##### Listed entries #####

This design comes from an exercise in tuning for small area, a short achievable clock period and few clock cycles per item on the open sky130 flow, not from production work.
In this exercise RTL edits were held to simulation tests only and were not proved equivalent to the original.
Power figures rest on the tool's default switching activity, not on a simulated workload.

rev 12:
// msf_decoder
module msf_decoder (
    input  wire        clk,
    input  wire        rst,           
    input  wire        start,         
    input  wire [7:0]  count,         
    input  wire [31:0] start_time,    
    output reg  [7:0]  mem_raddr,
    input  wire [7:0]  mem_rdata,
    output reg         done,
    output reg  [8:0]  dstat,         
    output reg  [5:0]  secs,
    output reg  [7:0]  rd_ptr,
    output reg  [59:0] a_bits,        
    output reg  [59:0] b_bits,        
    output reg  [31:0] rec_ticks,
    output reg  [7:0]  rec_year,
    output reg  [7:0]  rec_month,
    output reg  [7:0]  rec_day,
    output reg  [2:0]  rec_dow,
    output reg  [7:0]  rec_hour,
    output reg  [7:0]  rec_minute,
    output reg         rec_bst,
    output reg  [15:0] rec_dut1
);
    localparam [1:0] S_IDLE  = 2'd0,
                     S_INIT  = 2'd1,
                     S_RUN   = 2'd2,
                     S_FINAL = 2'd3;
    reg [1:0]  state;
    reg [7:0]  rem;              
    reg [31:0] stime;
    reg [2:0]  cd;               
    reg        ph;               
    reg [7:0]  R;                
    reg [7:0]  E;                
    localparam [319:0] TAB_T_U10 =
        320'h8421084210842108421084210842108421084210842108420e6b16a4a0e62906208022190a63a12a;
    function [4:0] t_u10;
        input [5:0] i;
        t_u10 = TAB_T_U10[i * 5 +: 5];
    endfunction
    localparam [175:0] TAB_T_H100 =
        176'h8010020040080100200320578960fa19025832032000;
    function [10:0] t_h100;
        input [3:0] i;
        t_h100 = TAB_T_H100[i * 11 +: 11];
    endfunction
    localparam [703:0] TAB_T_A10 =
        704'h801002004008010020040080100200400801002004008010020040080100200400801001a93205dcaf14525844c7d0e11902bc4b07d0c812c190190000641904b0c81f44b0af1903847d113258514af1773206a500200400;
    function [10:0] t_a10;
        input [5:0] i;
        t_a10 = TAB_T_A10[i * 11 +: 11];
    endfunction
    localparam [703:0] TAB_T_A11 =
  ...
For scale: roughly 450 flip-flops, ~300 I/O pins, about 0.030 mm^2 of cells after synthesis.
Settings: LEC_CHECK=0, CAP_MARGIN=20, CORE_MARGIN=2, CORE_UTILIZATION=40, PLACE_DENSITY=0.6, SLEW_MARGIN=20; clock period 30.0 ns.
standard.sh (not shown) runs the stock make flow with config.mk's settings and CLKGATE_MAP_FILE= SYNTH_SCRIPT=/design/flow/synth_recipe.tcl, a recipe that flattens the netlist after the stock synthesis.
==> flow/flow/run.sh <==
#!/bin/bash
# Standard layout (standard.sh: the standard flow's own ORFS run, synthesis unchanged) with
# some settings changed:
#  - timing repair aims for setup slack SETUP_SLACK_MARGIN below the clock
#    period, so that it shortens the critical paths instead of stopping as
#    soon as the 30 ns period is met;
#  - ports are buffered with the small buf_1 (the resizer upsizes it where
#    timing needs it) instead of the default delay-cell buffer;
#  - the clock tree uses larger sink clusters (fewer buffers).
set -euo pipefail
bash standard.sh finish SETUP_SLACK_MARGIN=22.7 \
    "BUFFER_PORTS_ARGS=-buffer_cell sky130_fd_sc_hd__buf_1" \
    CTS_CLUSTER_SIZE=24 CTS_CLUSTER_DIAMETER=100 > standard.log 2>&1
Testbench counts of rev 12, summed over its fixed seeds: cycles 48,153, decodes 384.
Setup changes, rev 12 to rev 13
--- a/flow/design.v
+++ b/flow/design.v
@@ -36,17 +36,17 @@
     localparam [319:0] TAB_T_U10 =
         320'h8421084210842108421084210842108421084210842108420e6b16a4a0e62906208022190a63a12a;
     function [4:0] t_u10;
         input [5:0] i;
         t_u10 = TAB_T_U10[i * 5 +: 5];
     endfunction
-    localparam [175:0] TAB_T_H100 =
-        176'h8010020040080100200320578960fa19025832032000;
-    function [10:0] t_h100;
-        input [3:0] i;
-        t_h100 = TAB_T_H100[i * 11 +: 11];
+    localparam [703:0] TAB_T_A00 =
+        704'h8010020040080100200400801002004008010020040080100200400801002004008010020040080100200400801002004008010020040080100200400800c815e2583e8640960c80c8000320c8258640fa258578c8200400;
+    function [10:0] t_a00;
+        input [5:0] i;
+        t_a00 = TAB_T_A00[i * 11 +: 11];
     endfunction
     localparam [703:0] TAB_T_A10 =
         704'h801002004008010020040080100200400801002004008010020040080100200400801001a93205dcaf14525844c7d0e11902bc4b07d0c812c190190000641904b0c81f44b0af1903847d113258514af1773206a500200400;
     function [10:0] t_a10;
         input [5:0] i;
         t_a10 = TAB_T_A10[i * 11 +: 11];
@@ -205,13 +205,13 @@
     function [14:0] rca3;        
         input [13:0] a, b, c;
         rca3 = rca(a ^ b ^ c, {(a[12:0] & b[12:0]) | (a[12:0] & c[12:0]) | (b[12:0] & c[12:0]), 1'b0}, 1'b0);
     endfunction
     wire [10:0] a11 = t_a11(E[5:0]);
     wire [10:0] a10 = t_a10(E[5:0]);
-    wire [10:0] a00 = {ue[4], 10'd0} | t_h100(ue[3:0]);    
+    wire [10:0] a00 = t_a00(E[5:0]);
     wire        eh  = |E[7:6];
     wire [14:0] t11w = rca3({4'd0, a11[9:0]}, {3'd0, P70[10:0]}, {4'd0, D2[9:0]});
     wire [14:0] t10w = rca3({4'd0, a10[9:0]}, {4'd0, P80[9:0]}, {4'd0, D2[9:0]});
     wire [14:0] t00w = rca3({4'd0, a00[9:0]}, {4'd0, P90[9:0]}, {4'd0, D2[9:0]});
     wire [11:0] t11 = t11w[11:0], t10 = t10w[11:0], t00 = t00w[11:0];
     wire        b11 = eh | a11[10] | P70[11] | D2[10] | gtc_12_899(t11);
Findings:
- Re share of final layout cell area taken by non-clock buffers: rev 13 is 0.15 points down on rev 12.
- Largest net degree at the start of global routing was lower in the run labelled rev 12.
- Re final setup slack of the worst path: rev 13 and rev 12 aren't equal, and the higher value belongs to rev 12.
- Summary of the comparison: part of the power in the clock network is higher in rev 13, relative to rev 12.
- Per the comparison of rev 13 with rev 12, worst hold path depth dropped 1, global-route usage now sits lower, worst hold slack after final layout shrank by 3.1 ps.
- Taking rev 12 as the reference, in rev 13 combinational share of power essentially unchanged; routed wire length decreased 640 um.
Testbench counts of rev 13, summed over its fixed seeds: cycles 48,153, decodes 384.

[separate check: timing with driven ports]
The flow's constraints put no driver on any port. The routed layouts listed below were extracted and timed again, unchanged, in two steps.
Step 1 sets driving cells, clkbuf_16 on the clock port and buf_2 on the other inputs (assumed; they add their load-dependent delay and slew).
Step 2 adds t to the input delays and takes it off the output delays; t is the mean of the earliest and latest rising clock arrival at the registers after step 1. Input paths then give back, and output paths get back, about the clock's delay inside the block.
Slacks: no drivers / after step 1 / after step 2; pairs: no drivers / after step 1.
run	t, ns	slack for setup (ns)	latest minus earliest clock arrival (ns)
rev 12	0.651	22.737 / 22.672 / 22.168	0.032 / 0.033
rev 13	0.634	22.725 / 22.659 / 22.247	0.032 / 0.032
After both steps setup and hold are still met in every run listed. For rev 12, which loses most, drivers alone change the setup slack by -0.065 ns; drivers and shift together by -0.569 ns.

#####

Work instructions
Find the string "decodes" in the records, then copy each line where it occurs.

Answer space
Testbench counts of rev 12, summed over its fixed seeds: cycles 48,153, decodes 384.
Testbench counts of rev 13, summed over its fixed seeds: cycles 48,153, decodes 384.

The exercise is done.